Copy, from the entries below, each line in which the string "against" appears.

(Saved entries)
=== Section Start ===

Background: an optimization exercise with open tools, aiming at small area. Do not read the settings as production practice. The RTL was checked by simulation tests, not by an equivalence proof against the original design. No activity file was given, so power comes from the tool's default toggle rates.

==> design/flow/design.v <==
`timescale 1ns / 1ps
module mux_1 # (
   parameter TDATA_WIDTH = 8,
   parameter TKEEP_WIDTH = TDATA_WIDTH/8
) (
        input wire clk,
        input wire aresetn,
        input wire [TKEEP_WIDTH-1:0] input_keep,
        output logic [7:0] bytes_in_flit
    );
    always_ff @ (posedge clk) begin
        if (!aresetn)
            bytes_in_flit <= 0;
        else begin
            case (input_keep)
                1'b0: bytes_in_flit <= 0;
                1'b1: bytes_in_flit <= 1;
            endcase
        end 
    end
endmodule
`timescale 1ns / 1ps
module mux_2 # (
   parameter TDATA_WIDTH = 16,
   parameter TKEEP_WIDTH = TDATA_WIDTH/8
) (
        input wire clk,
        input wire aresetn,
        input wire [TKEEP_WIDTH-1:0] input_keep,
        output logic [7:0] bytes_in_flit
    );
    always_ff @ (posedge clk) begin
        if (!aresetn)
            bytes_in_flit <= 0;
        else begin
            case (input_keep)
                2'b00: bytes_in_flit <= 0;
                2'b01: bytes_in_flit <= 1;
                2'b11: bytes_in_flit <= 2;
                2'b10: bytes_in_flit <= 1;
            endcase
        end 
    end
endmodule
`timescale 1ns / 1ps
module mux_4 # (
   parameter TDATA_WIDTH = 32,
   parameter TKEEP_WIDTH = TDATA_WIDTH/8
) (
        input wire clk,
        input wire aresetn,
        input wire [TKEEP_WIDTH-1:0] input_keep,
        output logic [7:0] bytes_in_flit
    );
    always_ff @ (posedge clk) begin
        if (!aresetn)
            bytes_in_flit <= 0;
        else begin
            case (input_keep)
                4'h0: bytes_in_flit <= 0;
                4'h1: bytes_in_flit <= 1;
                4'h3: bytes_in_flit <= 2;
                4'h7: bytes_in_flit <= 3;
                4'hF: bytes_in_flit <= 4;
                4'hE: bytes_in_flit <= 3;
                4'hC: bytes_in_flit <= 2;
                4'h8: bytes_in_flit <= 1;
            endcase
        end 
    end
endmodule
`timescale 1ns / 1ps
module mux_8 # (
  parameter TDATA_WIDTH = 64,
  parameter TKEEP_WIDTH = TDATA_WIDTH/8
) (
       input wire clk,
       input wire aresetn,
       input wire [TKEEP_WIDTH-1:0] input_keep,
       output logic [7:0] bytes_in_flit
   );
   always_ff @ (posedge clk) begin
       if (!aresetn)
           bytes_in_flit <= 0;
       else begin
           case (input_keep)
               8'h0: bytes_in_flit <= 0;
               8'h1: bytes_in_flit <= 1;
               8'h3: bytes_in_flit <= 2;
               8'h7: bytes_in_flit <= 3;
               8'hF: bytes_in_flit <= 4;
               8'h1F: bytes_in_flit <= 5;
               8'h3F: bytes_in_flit <= 6;
               8'h7F: bytes_in_flit <= 7;
               8'hFF: bytes_in_flit <= 8;
               8'hFE: bytes_in_flit <= 7;
               8'hFC: bytes_in_flit <= 6;
               8'hF8: bytes_in_flit <= 5;
               8'hF0: bytes_in_flit <= 4;
               8'hE0: bytes_in_flit <= 3;
               8'hC0: bytes_in_flit <= 2;
               8'h80: bytes_in_flit <= 1;
           endcase
       end 
   end
endmodule
`timescale 1ns / 1ps
module mux_16 # (
   parameter TDATA_WIDTH = 128,
   parameter TKEEP_WIDTH = TDATA_WIDTH/8
) (
        input wire clk,
        input wire aresetn,
        input wire [TKEEP_WIDTH-1:0] input_keep,
        output logic [7:0] bytes_in_flit
    );
    always_ff @ (posedge clk) begin
        if (!aresetn)
            bytes_in_flit <= 0;
        else begin
            case (input_keep)
                16'h0: bytes_in_flit <= 0;
                16'h1: bytes_in_flit <= 1;
                16'h3: bytes_in_flit <= 2;
                16'h7: bytes_in_flit <= 3;
                16'hF: bytes_in_flit <= 4;
                16'h1F: bytes_in_flit <= 5;
                16'h3F: bytes_in_flit <= 6;
                16'h7F: bytes_in_flit <= 7;
                16'hFF: bytes_in_flit <= 8;
                16'h1FF: bytes_in_flit <= 9;
                16'h3FF: bytes_in_flit <= 10;
                16'h7FF: bytes_in_flit <= 11;
                16'hFFF: bytes_in_flit <= 12;
                16'h1FFF: bytes_in_flit <= 13;
                16'h3FFF: bytes_in_flit <= 14;
                16'h7FFF: bytes_in_flit <= 15;
                16'hFFFF: bytes_in_flit <= 16;
                16'hFFFE: bytes_in_flit <= 15;
                16'hFFFC: bytes_in_flit <= 14;
                16'hFFF8: bytes_in_flit <= 13;
                16'hFFF0: bytes_in_flit <= 12;
                16'hFFE0: bytes_in_flit <= 11;
                16'hFFC0: bytes_in_flit <= 10;
                16'hFF80: bytes_in_flit <= 9;
                16'hFF00: bytes_in_flit <= 8;
                16'hFE00: bytes_in_flit <= 7;
                16'hFC00: bytes_in_flit <= 6;
                16'hF800: bytes_in_flit <= 5;
                16'hF000: bytes_in_flit <= 4;
                16'hE000: bytes_in_flit <= 3;
                16'hC000: bytes_in_flit <= 2;
                16'h8000: bytes_in_flit <= 1;
            endcase
        end 
    end
endmodule
Context: an optimization exercise on an open-source flow, tuned for small area, a short achievable clock period and few clock cycles per item. The choices shown serve that exercise and are no tape-out recipe.
In this exercise RTL edits were held to simulation tests only and were not proved equivalent to the original.

==> job 7754 <==
// systolic_array
module systolic_array #(
    parameter DATAWIDTH = 16,
    parameter N_SIZE = 4
) (
    input clk, rst_n,
    input valid_in,
    input [N_SIZE*DATAWIDTH-1:0] matrix_a_in,  
    input [N_SIZE*DATAWIDTH-1:0] matrix_b_in,  
    output reg valid_out,
    output [N_SIZE*DATAWIDTH*2-1:0] matrix_out  
);
export LEC_CHECK = 0
export CAP_MARGIN = 20
export CORE_MARGIN = 2
export CORE_UTILIZATION = 40
export SLEW_MARGIN = 20
create_clock -name core_clock -period 10.0 [get_ports {clk}]
standard.sh (not shown) runs the stock make flow with config.mk's settings and CLKGATE_MAP_FILE= SYNTH_SCRIPT=/design/flow/synth_recipe.tcl, a recipe that flattens the netlist after the stock synthesis.
==> flow/flow/run.sh <==
#!/bin/bash
# Layout flow: the standard ORFS flow (standard.sh) with three changes:
#  - after the standard synthesis, flow/fixpol.py removes most of the inverters that
#    Yosys' full-adder extraction leaves between full adders (each full adder may be used
#    in its inverted form, since FA(~a,~b,~c) = ~FA(a,b,c)); registers are not touched;
#  - the repair steps aim for a larger setup slack margin, so that the paths end well
#    below the 10 ns clock period; the SDC and the period are the standard flow's own;
#  - port buffers are buf_2, and the clock tree uses larger sink clusters.
set -euo pipefail
R=orfs/results/sky130hd/systolic_array/base
ARGS="SETUP_SLACK_MARGIN=6.7 CORE_UTILIZATION=60 CTS_CLUSTER_SIZE=30 CTS_CLUSTER_DIAMETER=60"
bash standard.sh synth > standard_synth.log 2>&1
cp $R/1_2_yosys.v $R/1_2_yosys.standard.v
python3 flow/fixpol.py $R/1_2_yosys.standard.v $R/1_2_yosys.v > fixpol.log 2>&1
bash standard.sh $ARGS BUFFER_PORTS_ARGS='-buffer_cell sky130_fd_sc_hd__buf_2' finish > standard_flow.log 2>&1
Other scripts of this flow, unchanged in this note and not shown: flow/flow/fixpol.py
==> job 1787: changes against job 7754 <==
--- a/flow/flow/run.sh
+++ b/flow/flow/run.sh
@@ -9,5 +9,5 @@
 set -euo pipefail
 R=orfs/results/sky130hd/systolic_array/base
-ARGS="SETUP_SLACK_MARGIN=6.7 CORE_UTILIZATION=60 CTS_CLUSTER_SIZE=30 CTS_CLUSTER_DIAMETER=60"
+ARGS="SETUP_SLACK_MARGIN=6.7 CORE_UTILIZATION=65 CTS_CLUSTER_SIZE=30 CTS_CLUSTER_DIAMETER=70"
 bash standard.sh synth > standard_synth.log 2>&1
 cp $R/1_2_yosys.v $R/1_2_yosys.standard.v
==> job 197: changes against job 7754 <==
==> flow/flow/run.sh (replaced) <==
#!/bin/bash
# Layout flow: the standard ORFS flow (standard.sh) with three changes:
#  - after the standard synthesis, flow/fixpol.py removes most of the inverters that
#    Yosys' full-adder extraction leaves between full adders (each full adder may be used
#    in its inverted form, since FA(~a,~b,~c) = ~FA(a,b,c)); registers are not touched;
#  - the repair steps aim for a larger setup slack margin (larger still after global
#    routing), so that the paths end well below the 10 ns clock period; the SDC and the
#    period are the standard flow's own;
#  - port buffers are buf_2, and the clock tree uses larger sink clusters.
set -euo pipefail
R=orfs/results/sky130hd/systolic_array/base
ARGS="CORE_UTILIZATION=65 CTS_CLUSTER_SIZE=30 CTS_CLUSTER_DIAMETER=60"
bash standard.sh synth > standard_synth.log 2>&1
cp $R/1_2_yosys.v $R/1_2_yosys.standard.v
python3 flow/fixpol.py $R/1_2_yosys.standard.v $R/1_2_yosys.v > fixpol.log 2>&1
bash standard.sh $ARGS SETUP_SLACK_MARGIN=6.7 BUFFER_PORTS_ARGS='-buffer_cell sky130_fd_sc_hd__buf_2' cts > standard_flow_cts.log 2>&1
bash standard.sh $ARGS SETUP_SLACK_MARGIN=6.9 BUFFER_PORTS_ARGS='-buffer_cell sky130_fd_sc_hd__buf_2' finish > standard_flow.log 2>&1
==> impl_metrics.tcl <==
set metrics [dict create \
    dp_slack_ns 5.52 \
    critical_path.max_fanout 3 \
    final_cell_mix "844 x dfxtp_1, 439 x xnor2_1, 376 x fa_1" \
    status "finished clean" \
    placed_area_um2 51800 \
    min_from "rb1[20]" \
    antenna_found_initial 16 \
]
Source of the figures above: job 197

==> impl_metrics.tcl <==
set metrics [dict create \
    dp_slack_ns 5.52 \
    final_cell_mix "906 x dfxtp_1, 549 x fa_1, 478 x a22oi_1" \
    antenna_found_initial 9 \
    status "finished clean" \
    ff2ff_setup_slack_ns 6.63 \
    placed_area_um2 51800 \
    min_from "rb2[49]" \
]
Source of the figures above: job 1787

==> impl_metrics.tcl <==
set metrics [dict create \
    antenna_found_initial 5 \
    dp_slack_ns 5.75 \
    final_cell_mix "909 x dfxtp_1, 548 x fa_1, 474 x a22oi_1" \
    worst_slack_ns 6.66 \
    status "finished clean" \
    placed_area_um2 51900 \
    viasPerCell 6.00 \
    taps 1070 \
    syn_area_um2 50000 \
    min_from "ra1_1[8]" \
    critical_path.max_fanout 4 \
    met3_usage_pct 8.73 \
]
Source of the figures above: job 7754

Testbench counts of job 7754, summed over its fixed seeds: cycles 14,592, matrices 768.
Testbench counts of job 1787, summed over its fixed seeds: cycles 14,592, matrices 768.
Testbench counts of job 197, summed over its fixed seeds: cycles 14,592, matrices 768.

========
==> v19 <==
Another version of the RTL of systolic_array (not shown whole).
==> flow/config.mk <==
export PLATFORM = sky130hd
export DESIGN_NAME = systolic_array
export DESIGN_NICKNAME = systolic_array
export VERILOG_FILES = /design/flow/design.v
export SDC_FILE = /design/flow/constraint.sdc
export NUM_CORES = 8
export LEC_CHECK = 0
export CAP_MARGIN = 20
export CORE_MARGIN = 2
export CORE_UTILIZATION = 40
export SLEW_MARGIN = 20
==> flow/constraint.sdc <==
create_clock -name core_clock -period 10.0 [get_ports {clk}]
set_input_delay 2.0000 -clock core_clock [delete_from_list [all_inputs] [get_ports {clk}]]
set_output_delay 2.0000 -clock core_clock [all_outputs]
set_load 0.01 [all_outputs]
==> flow/flow/run.sh <==
#!/bin/bash
# Layout flow: the standard ORFS flow (standard.sh) with three changes:
#  - after the standard synthesis, flow/fixpol.py removes most of the inverters that
#    Yosys' full-adder extraction leaves between full adders (each full adder may be used
#    in its inverted form, since FA(~a,~b,~c) = ~FA(a,b,c)); registers are not touched;
#  - the repair steps aim for a larger setup slack margin, so that the paths end well
#    below the 10 ns clock period; the SDC and the period are the standard flow's own;
#  - port buffers are buf_2, and the clock tree uses larger sink clusters.
set -euo pipefail
R=orfs/results/sky130hd/systolic_array/base
ARGS="SETUP_SLACK_MARGIN=6.6 CORE_UTILIZATION=70 CTS_CLUSTER_SIZE=30 CTS_CLUSTER_DIAMETER=60"
bash standard.sh synth > standard_synth.log 2>&1
cp $R/1_2_yosys.v $R/1_2_yosys.standard.v
python3 flow/fixpol.py $R/1_2_yosys.standard.v $R/1_2_yosys.v > fixpol.log 2>&1
bash standard.sh $ARGS BUFFER_PORTS_ARGS='-buffer_cell sky130_fd_sc_hd__buf_2' CTS_ARGS='-sink_clustering_enable -repair_clock_nets -sink_clustering_size 15 -sink_clustering_max_diameter 60 -sink_clustering_buffer sky130_fd_sc_hd__clkbuf_8' finish > standard_flow.log 2>&1
Other scripts of this flow, unchanged in this note and not shown: flow/flow/fixpol.py
==> v24: changes against v19 <==
--- a/flow/flow/run.sh
+++ b/flow/flow/run.sh
@@ -10,3 +10,3 @@
 R=orfs/results/sky130hd/systolic_array/base
-ARGS="SETUP_SLACK_MARGIN=6.6 CORE_UTILIZATION=70 CTS_CLUSTER_SIZE=30 CTS_CLUSTER_DIAMETER=60"
+ARGS="SETUP_SLACK_MARGIN=6.7 CORE_UTILIZATION=65 CTS_CLUSTER_SIZE=30 CTS_CLUSTER_DIAMETER=60"
 bash standard.sh synth > standard_synth.log 2>&1
@@ -14,2 +14,2 @@
 python3 flow/fixpol.py $R/1_2_yosys.standard.v $R/1_2_yosys.v > fixpol.log 2>&1
-bash standard.sh $ARGS BUFFER_PORTS_ARGS='-buffer_cell sky130_fd_sc_hd__buf_2' CTS_ARGS='-sink_clustering_enable -repair_clock_nets -sink_clustering_size 15 -sink_clustering_max_diameter 60 -sink_clustering_buffer sky130_fd_sc_hd__clkbuf_8' finish > standard_flow.log 2>&1
+bash standard.sh $ARGS BUFFER_PORTS_ARGS='-buffer_cell sky130_fd_sc_hd__buf_2' CTS_ARGS='-sink_clustering_enable -repair_clock_nets -sink_clustering_size 12 -sink_clustering_max_diameter 70 -sink_clustering_buffer sky130_fd_sc_hd__clkbuf_8' finish > standard_flow.log 2>&1
==> v39: changes against v19 <==
--- a/flow/flow/run.sh
+++ b/flow/flow/run.sh
@@ -10,3 +10,3 @@
 R=orfs/results/sky130hd/systolic_array/base
-ARGS="SETUP_SLACK_MARGIN=6.6 CORE_UTILIZATION=70 CTS_CLUSTER_SIZE=30 CTS_CLUSTER_DIAMETER=60"
+ARGS="SETUP_SLACK_MARGIN=6.7 CORE_UTILIZATION=65 CTS_CLUSTER_SIZE=30 CTS_CLUSTER_DIAMETER=60"
 bash standard.sh synth > standard_synth.log 2>&1
@@ -14,2 +14,2 @@
 python3 flow/fixpol.py $R/1_2_yosys.standard.v $R/1_2_yosys.v > fixpol.log 2>&1
-bash standard.sh $ARGS BUFFER_PORTS_ARGS='-buffer_cell sky130_fd_sc_hd__buf_2' CTS_ARGS='-sink_clustering_enable -repair_clock_nets -sink_clustering_size 15 -sink_clustering_max_diameter 60 -sink_clustering_buffer sky130_fd_sc_hd__clkbuf_8' finish > standard_flow.log 2>&1
+bash standard.sh $ARGS BUFFER_PORTS_ARGS='-buffer_cell sky130_fd_sc_hd__buf_2' finish > standard_flow.log 2>&1
==> impl_metrics.env <==
export IMPL_fin_cells=5137
export IMPL_worstReg2RegStart="ps0[2]"
export IMPL_via_per_inst=6.25
export IMPL_final_seq_area_mm2=0.0198
export IMPL_whs_ns=0.313
export IMPL_vias=32100
export IMPL_wl_per_cell_um=24.2
export IMPL_area_delta_synth_final_pct=9.30
export IMPL_status="complete, no violations"
export IMPL_antenna_found_initial=0
That was v19.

=== Section End ===

### Written answer
Background: an optimization exercise with open tools, aiming at small area. Do not read the settings as production practice. The RTL was checked by simulation tests, not by an equivalence proof against the original design. No activity file was given, so power comes from the tool's default toggle rates.
==> job 1787: changes against job 7754 <==
==> job 197: changes against job 7754 <==
==> v24: changes against v19 <==
==> v39: changes against v19 <==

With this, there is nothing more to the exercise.